START DATA SHOWN

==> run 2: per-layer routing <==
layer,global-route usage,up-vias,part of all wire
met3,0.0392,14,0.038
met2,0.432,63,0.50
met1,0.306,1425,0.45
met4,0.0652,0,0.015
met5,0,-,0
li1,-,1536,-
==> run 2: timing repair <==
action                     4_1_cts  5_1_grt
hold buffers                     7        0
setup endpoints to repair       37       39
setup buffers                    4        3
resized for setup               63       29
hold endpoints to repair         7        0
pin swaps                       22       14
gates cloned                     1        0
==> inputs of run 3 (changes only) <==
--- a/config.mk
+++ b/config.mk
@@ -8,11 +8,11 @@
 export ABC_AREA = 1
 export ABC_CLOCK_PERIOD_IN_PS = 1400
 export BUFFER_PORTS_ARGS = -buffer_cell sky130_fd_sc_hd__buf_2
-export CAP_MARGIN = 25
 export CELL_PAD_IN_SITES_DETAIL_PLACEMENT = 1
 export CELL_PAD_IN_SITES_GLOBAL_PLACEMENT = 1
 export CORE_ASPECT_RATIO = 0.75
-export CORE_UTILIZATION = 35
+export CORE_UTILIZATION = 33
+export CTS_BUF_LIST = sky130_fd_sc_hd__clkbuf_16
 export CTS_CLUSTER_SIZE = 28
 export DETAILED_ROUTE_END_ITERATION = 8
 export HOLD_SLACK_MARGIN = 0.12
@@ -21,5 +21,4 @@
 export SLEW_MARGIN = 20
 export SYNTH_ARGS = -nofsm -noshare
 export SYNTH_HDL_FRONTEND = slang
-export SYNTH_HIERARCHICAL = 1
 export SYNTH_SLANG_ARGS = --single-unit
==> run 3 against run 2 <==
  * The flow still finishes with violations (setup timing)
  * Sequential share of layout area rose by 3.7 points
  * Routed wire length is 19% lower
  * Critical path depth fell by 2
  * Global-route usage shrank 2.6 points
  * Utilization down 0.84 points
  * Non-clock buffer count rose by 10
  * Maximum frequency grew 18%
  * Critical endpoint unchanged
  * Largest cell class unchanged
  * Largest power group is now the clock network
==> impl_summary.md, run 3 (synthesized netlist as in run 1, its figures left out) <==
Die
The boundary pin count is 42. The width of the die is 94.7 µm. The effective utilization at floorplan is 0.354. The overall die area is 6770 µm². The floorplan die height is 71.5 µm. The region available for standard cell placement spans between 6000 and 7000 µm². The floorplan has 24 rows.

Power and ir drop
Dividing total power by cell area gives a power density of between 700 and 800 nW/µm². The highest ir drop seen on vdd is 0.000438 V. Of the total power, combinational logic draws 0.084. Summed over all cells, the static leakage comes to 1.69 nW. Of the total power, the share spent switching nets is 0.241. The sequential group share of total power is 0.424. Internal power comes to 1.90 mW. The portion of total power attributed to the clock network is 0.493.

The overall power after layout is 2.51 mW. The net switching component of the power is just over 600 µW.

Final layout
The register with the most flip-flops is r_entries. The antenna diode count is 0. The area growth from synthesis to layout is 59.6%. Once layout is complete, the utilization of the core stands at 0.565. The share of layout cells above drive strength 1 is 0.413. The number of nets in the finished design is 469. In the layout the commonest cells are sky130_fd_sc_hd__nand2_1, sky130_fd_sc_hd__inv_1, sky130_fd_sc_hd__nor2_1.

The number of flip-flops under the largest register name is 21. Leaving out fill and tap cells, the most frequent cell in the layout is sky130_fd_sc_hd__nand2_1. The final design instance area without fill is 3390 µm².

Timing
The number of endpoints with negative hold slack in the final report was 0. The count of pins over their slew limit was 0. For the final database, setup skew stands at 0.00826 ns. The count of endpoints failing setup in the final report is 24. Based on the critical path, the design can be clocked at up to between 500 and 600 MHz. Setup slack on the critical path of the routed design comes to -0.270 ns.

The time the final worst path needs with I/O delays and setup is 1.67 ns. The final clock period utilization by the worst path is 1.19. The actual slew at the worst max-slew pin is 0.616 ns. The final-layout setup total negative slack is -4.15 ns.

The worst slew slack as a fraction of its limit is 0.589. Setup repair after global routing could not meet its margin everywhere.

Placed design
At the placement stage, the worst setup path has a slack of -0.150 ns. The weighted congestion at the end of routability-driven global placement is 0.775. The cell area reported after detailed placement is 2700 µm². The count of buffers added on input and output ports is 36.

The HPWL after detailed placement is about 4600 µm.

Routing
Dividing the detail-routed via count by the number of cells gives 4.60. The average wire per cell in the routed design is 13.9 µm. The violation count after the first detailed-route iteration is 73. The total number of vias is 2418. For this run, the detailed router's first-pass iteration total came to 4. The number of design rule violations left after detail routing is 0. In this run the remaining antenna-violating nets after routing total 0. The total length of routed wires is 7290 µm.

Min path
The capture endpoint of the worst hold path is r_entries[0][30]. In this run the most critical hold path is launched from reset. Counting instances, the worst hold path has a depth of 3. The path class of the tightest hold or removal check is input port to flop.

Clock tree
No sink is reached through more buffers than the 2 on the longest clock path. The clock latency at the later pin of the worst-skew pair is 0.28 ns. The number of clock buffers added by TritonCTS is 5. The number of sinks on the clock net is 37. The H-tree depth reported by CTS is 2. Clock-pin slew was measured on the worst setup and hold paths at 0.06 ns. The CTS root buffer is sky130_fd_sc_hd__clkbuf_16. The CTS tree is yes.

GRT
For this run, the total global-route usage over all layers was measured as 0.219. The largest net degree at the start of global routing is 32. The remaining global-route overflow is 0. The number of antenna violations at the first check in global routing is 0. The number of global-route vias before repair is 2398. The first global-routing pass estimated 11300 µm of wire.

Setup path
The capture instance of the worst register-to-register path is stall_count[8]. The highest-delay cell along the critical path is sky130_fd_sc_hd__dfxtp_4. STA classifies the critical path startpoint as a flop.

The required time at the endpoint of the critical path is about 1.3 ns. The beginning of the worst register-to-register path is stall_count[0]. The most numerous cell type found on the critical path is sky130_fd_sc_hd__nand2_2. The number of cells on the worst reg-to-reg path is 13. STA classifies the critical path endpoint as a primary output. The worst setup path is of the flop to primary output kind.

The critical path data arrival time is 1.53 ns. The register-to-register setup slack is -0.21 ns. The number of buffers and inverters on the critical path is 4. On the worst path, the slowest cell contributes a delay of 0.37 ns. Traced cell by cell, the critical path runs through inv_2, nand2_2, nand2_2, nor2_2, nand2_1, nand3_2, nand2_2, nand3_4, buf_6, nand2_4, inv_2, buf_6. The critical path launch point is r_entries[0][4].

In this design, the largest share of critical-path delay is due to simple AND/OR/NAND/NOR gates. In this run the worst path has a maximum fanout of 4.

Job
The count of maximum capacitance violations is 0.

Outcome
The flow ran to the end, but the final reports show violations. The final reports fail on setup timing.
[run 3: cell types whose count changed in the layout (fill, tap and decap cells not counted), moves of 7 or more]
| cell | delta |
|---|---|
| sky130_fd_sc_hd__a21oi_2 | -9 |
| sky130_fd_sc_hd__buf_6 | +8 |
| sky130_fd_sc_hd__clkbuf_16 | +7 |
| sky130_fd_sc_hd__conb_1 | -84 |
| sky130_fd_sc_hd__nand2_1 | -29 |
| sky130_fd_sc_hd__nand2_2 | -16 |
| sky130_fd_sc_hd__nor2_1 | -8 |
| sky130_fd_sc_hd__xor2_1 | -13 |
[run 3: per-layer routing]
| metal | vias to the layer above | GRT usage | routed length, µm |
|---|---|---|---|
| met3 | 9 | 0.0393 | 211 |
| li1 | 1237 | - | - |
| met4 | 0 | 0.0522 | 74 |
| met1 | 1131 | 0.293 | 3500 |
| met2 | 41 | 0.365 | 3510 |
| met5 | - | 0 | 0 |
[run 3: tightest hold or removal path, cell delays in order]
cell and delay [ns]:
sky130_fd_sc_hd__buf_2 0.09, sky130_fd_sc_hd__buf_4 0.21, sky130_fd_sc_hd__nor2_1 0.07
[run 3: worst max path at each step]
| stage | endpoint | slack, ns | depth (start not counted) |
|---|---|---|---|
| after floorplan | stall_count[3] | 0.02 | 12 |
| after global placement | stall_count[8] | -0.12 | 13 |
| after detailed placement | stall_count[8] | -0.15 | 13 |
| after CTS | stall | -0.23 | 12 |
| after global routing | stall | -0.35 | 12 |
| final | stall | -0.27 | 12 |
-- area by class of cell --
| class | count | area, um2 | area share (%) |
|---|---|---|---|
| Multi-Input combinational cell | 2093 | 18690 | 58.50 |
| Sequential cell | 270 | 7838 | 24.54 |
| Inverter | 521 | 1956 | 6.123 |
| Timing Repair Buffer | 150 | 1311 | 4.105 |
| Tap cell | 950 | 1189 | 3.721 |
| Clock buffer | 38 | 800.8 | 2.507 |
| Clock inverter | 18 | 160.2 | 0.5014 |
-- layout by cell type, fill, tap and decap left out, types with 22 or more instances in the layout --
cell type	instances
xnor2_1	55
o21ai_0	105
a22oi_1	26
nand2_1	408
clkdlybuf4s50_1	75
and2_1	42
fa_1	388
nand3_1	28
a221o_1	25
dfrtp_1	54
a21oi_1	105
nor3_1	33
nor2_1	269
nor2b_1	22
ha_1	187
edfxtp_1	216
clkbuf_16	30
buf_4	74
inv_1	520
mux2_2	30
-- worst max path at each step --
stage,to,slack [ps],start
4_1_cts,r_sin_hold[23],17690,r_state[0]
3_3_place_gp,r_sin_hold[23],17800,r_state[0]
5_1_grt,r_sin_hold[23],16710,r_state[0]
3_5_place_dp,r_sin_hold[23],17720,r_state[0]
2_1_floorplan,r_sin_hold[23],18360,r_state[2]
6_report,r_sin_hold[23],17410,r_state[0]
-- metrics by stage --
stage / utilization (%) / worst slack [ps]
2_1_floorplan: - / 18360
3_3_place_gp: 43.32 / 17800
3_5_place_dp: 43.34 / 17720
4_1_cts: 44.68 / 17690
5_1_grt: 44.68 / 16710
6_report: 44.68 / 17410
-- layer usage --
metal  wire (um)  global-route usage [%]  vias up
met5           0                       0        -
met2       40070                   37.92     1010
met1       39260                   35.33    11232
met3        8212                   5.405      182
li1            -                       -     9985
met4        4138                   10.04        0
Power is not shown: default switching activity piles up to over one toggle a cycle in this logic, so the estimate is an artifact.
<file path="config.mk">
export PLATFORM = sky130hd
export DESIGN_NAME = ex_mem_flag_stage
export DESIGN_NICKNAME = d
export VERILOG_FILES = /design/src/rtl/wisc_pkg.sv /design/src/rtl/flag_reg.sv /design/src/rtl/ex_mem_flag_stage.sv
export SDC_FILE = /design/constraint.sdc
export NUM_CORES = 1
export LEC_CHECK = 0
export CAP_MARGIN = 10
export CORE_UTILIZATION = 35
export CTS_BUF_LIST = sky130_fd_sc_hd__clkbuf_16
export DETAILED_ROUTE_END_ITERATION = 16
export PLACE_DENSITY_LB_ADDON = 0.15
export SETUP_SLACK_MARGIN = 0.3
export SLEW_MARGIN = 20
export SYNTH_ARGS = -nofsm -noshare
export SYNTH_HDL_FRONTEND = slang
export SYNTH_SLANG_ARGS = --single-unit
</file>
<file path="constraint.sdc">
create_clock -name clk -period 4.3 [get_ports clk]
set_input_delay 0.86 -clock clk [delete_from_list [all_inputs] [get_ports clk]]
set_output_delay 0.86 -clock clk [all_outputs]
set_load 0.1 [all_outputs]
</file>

END DATA SHOWN
START DATA SHOWN

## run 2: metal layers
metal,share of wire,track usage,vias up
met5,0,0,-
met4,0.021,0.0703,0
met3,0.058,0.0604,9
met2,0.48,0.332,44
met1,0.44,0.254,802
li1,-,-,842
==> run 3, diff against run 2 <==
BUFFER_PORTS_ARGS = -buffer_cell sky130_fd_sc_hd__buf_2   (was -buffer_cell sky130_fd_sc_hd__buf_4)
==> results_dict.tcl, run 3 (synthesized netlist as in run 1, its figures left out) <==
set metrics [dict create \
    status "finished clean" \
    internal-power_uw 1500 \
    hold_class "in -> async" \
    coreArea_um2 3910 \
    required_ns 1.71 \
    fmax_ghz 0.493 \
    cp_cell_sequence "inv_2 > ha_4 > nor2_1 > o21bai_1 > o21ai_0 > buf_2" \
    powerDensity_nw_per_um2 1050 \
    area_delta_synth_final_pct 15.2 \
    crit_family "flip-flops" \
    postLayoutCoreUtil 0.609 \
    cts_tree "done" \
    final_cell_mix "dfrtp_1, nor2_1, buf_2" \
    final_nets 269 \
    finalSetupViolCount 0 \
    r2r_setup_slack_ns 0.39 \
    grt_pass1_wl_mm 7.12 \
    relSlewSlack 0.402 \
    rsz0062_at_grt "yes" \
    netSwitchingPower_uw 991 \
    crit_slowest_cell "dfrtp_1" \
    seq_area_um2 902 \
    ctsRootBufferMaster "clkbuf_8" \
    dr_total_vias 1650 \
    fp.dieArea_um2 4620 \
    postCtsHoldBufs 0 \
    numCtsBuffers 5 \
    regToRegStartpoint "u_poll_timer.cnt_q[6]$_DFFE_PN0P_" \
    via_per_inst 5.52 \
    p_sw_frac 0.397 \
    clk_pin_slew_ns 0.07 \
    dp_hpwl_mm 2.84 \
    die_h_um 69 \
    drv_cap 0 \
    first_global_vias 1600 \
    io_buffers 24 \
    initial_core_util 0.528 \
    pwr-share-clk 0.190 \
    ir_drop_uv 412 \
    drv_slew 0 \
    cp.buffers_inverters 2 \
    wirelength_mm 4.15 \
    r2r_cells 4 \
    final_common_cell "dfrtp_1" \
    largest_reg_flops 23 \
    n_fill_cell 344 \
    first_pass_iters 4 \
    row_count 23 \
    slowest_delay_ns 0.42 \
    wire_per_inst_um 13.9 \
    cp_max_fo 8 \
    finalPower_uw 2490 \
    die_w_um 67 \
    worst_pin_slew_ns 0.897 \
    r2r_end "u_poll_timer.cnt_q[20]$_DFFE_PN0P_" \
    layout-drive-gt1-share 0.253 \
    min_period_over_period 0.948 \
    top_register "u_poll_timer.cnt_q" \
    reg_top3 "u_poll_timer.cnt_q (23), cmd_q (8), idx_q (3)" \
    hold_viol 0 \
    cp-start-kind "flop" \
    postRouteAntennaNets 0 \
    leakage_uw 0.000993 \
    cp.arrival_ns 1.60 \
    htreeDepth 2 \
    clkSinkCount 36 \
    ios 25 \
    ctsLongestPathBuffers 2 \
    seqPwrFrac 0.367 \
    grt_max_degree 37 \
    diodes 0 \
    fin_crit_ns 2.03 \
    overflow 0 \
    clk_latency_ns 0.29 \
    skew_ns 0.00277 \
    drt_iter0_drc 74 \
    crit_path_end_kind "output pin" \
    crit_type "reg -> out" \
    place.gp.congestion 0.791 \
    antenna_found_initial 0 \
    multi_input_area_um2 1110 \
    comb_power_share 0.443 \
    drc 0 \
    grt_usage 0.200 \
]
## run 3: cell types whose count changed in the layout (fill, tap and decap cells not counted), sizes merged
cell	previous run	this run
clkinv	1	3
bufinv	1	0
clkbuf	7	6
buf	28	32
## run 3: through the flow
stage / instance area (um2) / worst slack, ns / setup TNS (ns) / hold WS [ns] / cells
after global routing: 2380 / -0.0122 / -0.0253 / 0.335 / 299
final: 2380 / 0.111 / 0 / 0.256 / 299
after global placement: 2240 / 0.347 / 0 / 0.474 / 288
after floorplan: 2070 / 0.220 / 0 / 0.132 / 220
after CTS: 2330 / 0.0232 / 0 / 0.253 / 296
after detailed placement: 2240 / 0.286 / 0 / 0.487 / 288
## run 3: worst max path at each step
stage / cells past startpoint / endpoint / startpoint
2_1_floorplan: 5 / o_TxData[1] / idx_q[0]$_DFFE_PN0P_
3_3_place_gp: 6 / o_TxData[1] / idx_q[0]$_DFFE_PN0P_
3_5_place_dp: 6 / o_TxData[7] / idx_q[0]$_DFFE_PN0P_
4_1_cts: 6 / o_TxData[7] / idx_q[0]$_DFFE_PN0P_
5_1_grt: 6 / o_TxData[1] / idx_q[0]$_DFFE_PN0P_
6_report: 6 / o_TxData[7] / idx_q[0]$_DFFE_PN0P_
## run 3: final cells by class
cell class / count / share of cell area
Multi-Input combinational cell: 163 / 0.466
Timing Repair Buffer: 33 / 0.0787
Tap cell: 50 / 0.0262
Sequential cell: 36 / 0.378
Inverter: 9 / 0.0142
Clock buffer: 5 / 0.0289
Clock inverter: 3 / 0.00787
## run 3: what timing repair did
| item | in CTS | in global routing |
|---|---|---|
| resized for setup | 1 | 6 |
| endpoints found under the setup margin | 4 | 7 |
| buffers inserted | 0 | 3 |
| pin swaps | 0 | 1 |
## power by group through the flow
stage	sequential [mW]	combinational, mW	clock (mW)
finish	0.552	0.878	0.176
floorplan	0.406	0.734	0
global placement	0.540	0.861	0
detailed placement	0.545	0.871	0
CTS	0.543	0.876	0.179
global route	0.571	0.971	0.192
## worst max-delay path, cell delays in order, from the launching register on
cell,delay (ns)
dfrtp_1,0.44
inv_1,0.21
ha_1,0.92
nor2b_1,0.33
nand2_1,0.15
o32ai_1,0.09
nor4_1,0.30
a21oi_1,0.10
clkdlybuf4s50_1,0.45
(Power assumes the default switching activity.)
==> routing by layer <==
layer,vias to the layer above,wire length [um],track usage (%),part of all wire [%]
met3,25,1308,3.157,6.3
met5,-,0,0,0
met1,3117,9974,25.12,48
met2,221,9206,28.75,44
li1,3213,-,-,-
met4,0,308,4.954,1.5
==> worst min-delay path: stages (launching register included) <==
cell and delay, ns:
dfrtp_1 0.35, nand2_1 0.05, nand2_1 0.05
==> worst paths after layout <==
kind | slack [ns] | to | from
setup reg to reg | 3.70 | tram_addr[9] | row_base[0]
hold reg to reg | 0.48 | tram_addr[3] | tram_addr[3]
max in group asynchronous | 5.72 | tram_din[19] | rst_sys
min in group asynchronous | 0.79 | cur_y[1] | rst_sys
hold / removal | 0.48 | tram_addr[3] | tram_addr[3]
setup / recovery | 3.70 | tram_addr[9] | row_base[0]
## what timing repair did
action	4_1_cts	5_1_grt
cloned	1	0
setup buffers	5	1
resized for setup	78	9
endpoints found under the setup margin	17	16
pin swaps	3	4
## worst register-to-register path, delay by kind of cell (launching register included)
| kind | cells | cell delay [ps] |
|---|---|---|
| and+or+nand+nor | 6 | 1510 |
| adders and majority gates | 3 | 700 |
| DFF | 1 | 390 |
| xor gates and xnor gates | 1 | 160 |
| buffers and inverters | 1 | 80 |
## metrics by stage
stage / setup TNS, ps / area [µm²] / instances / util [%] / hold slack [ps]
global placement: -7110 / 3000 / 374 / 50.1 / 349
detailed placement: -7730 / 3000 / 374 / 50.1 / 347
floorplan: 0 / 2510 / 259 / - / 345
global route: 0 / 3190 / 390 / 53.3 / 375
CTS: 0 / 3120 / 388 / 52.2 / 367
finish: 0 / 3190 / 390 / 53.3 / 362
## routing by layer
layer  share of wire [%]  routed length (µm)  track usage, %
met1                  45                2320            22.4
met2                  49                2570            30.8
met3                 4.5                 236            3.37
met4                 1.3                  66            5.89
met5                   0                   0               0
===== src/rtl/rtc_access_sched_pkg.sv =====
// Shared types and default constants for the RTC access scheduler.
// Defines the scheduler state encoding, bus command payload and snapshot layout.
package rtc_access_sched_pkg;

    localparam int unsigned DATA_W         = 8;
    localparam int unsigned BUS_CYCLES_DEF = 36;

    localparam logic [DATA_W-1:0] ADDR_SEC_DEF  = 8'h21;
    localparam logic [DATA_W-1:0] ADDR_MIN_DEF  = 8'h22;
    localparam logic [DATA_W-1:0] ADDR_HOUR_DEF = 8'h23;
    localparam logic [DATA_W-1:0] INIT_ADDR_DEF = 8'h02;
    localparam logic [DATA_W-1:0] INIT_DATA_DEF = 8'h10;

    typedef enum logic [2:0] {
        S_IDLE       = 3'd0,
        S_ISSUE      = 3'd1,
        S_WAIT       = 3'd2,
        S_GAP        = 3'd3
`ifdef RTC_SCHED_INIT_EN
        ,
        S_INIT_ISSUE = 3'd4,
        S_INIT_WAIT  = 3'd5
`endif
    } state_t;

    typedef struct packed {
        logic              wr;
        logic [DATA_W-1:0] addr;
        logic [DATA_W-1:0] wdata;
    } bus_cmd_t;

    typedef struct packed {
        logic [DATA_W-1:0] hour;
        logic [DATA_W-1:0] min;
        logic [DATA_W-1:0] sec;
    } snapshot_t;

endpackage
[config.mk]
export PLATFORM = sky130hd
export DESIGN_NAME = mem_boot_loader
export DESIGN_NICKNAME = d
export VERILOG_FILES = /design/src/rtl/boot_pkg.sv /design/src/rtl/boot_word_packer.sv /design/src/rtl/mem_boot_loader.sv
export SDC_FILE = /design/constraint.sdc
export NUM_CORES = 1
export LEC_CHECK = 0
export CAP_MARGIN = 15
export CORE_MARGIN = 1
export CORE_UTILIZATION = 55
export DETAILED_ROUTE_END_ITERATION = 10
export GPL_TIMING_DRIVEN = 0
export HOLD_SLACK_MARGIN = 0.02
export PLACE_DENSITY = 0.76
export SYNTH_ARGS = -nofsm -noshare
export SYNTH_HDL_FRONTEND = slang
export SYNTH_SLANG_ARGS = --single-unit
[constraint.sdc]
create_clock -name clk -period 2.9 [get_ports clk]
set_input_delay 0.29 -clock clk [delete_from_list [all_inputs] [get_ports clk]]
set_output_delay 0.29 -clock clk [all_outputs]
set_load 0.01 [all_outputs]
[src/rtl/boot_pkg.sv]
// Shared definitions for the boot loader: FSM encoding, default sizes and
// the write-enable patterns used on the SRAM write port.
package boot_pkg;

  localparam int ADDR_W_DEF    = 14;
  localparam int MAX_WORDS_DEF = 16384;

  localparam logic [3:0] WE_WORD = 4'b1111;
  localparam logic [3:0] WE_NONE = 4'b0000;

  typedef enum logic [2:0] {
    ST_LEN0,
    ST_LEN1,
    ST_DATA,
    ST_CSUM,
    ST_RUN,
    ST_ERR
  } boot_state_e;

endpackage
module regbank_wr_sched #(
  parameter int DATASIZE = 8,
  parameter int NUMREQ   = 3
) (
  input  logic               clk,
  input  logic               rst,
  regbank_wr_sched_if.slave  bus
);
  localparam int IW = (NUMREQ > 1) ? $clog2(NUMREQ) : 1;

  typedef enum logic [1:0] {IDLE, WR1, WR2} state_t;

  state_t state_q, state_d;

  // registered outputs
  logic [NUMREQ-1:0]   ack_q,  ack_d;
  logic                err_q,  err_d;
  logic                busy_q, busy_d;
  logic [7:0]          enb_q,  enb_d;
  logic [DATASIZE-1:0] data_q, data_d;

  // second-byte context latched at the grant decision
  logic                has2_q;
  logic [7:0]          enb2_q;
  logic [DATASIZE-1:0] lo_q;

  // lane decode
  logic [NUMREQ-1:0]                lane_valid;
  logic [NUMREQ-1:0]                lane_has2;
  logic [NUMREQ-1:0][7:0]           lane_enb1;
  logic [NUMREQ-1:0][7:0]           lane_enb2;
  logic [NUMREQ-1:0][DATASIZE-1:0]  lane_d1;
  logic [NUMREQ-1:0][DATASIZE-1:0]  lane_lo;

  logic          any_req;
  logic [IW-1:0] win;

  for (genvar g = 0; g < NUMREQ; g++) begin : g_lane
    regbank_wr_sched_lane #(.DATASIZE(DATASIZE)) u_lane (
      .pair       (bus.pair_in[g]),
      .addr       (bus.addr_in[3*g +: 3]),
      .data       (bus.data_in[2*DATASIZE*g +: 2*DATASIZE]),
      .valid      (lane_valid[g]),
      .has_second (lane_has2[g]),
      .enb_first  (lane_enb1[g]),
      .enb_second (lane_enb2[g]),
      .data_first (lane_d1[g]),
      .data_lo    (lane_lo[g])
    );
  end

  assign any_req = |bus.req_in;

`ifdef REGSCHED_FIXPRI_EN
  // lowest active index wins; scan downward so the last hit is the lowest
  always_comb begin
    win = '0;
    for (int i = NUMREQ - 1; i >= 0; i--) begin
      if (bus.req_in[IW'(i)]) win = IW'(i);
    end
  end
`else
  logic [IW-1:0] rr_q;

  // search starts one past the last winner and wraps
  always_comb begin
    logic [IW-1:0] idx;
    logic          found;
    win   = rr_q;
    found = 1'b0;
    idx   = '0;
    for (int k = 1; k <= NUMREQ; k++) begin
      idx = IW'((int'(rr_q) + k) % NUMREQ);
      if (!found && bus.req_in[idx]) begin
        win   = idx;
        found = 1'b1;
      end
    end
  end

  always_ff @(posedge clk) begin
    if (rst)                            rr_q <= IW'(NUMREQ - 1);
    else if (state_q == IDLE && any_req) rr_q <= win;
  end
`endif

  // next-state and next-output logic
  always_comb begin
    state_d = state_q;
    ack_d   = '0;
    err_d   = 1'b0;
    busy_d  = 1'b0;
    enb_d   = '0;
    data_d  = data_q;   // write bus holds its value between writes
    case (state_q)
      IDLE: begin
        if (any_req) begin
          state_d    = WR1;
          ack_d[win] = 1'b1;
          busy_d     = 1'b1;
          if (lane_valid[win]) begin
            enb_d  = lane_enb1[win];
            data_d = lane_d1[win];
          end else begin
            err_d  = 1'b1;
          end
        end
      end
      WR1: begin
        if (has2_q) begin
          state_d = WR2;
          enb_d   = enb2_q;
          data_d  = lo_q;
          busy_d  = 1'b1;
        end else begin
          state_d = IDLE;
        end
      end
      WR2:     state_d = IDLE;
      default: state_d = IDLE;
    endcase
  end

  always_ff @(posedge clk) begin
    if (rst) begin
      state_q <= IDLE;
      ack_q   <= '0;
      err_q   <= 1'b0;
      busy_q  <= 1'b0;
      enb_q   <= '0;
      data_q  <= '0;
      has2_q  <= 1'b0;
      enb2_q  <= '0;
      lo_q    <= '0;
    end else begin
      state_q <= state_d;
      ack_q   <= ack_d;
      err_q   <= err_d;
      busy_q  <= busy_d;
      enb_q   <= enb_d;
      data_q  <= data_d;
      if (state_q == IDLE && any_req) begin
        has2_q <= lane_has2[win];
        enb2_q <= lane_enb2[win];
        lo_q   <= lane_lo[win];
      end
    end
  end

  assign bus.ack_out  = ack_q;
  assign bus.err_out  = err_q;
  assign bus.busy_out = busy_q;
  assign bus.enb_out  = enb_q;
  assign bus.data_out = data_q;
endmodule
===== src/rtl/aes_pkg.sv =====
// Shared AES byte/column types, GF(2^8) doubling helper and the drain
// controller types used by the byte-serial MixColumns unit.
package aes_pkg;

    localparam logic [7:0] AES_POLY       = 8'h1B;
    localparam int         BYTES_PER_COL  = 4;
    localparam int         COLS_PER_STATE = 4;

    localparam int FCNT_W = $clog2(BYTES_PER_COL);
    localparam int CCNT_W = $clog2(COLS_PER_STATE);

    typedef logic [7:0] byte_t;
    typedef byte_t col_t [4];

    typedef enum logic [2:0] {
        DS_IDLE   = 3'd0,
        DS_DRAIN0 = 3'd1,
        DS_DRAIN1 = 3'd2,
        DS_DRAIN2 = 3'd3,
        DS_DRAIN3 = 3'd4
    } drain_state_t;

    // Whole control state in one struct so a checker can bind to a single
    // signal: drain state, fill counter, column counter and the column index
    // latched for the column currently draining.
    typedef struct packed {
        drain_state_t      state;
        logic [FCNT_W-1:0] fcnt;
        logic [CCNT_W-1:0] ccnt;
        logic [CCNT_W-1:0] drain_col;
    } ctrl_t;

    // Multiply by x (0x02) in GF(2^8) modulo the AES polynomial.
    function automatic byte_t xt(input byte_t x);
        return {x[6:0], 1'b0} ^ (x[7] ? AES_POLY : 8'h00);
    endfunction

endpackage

END DATA SHOWN

Which of the lines in the data contain the string "capture"? Return each one.

== FINISHED TASK ==
The capture endpoint of the worst hold path is r_entries[0][30]. In this run the most critical hold path is launched from reset. Counting instances, the worst hold path has a depth of 3. The path class of the tightest hold or removal check is input port to flop.
The capture instance of the worst register-to-register path is stall_count[8]. The highest-delay cell along the critical path is sky130_fd_sc_hd__dfxtp_4. STA classifies the critical path startpoint as a flop.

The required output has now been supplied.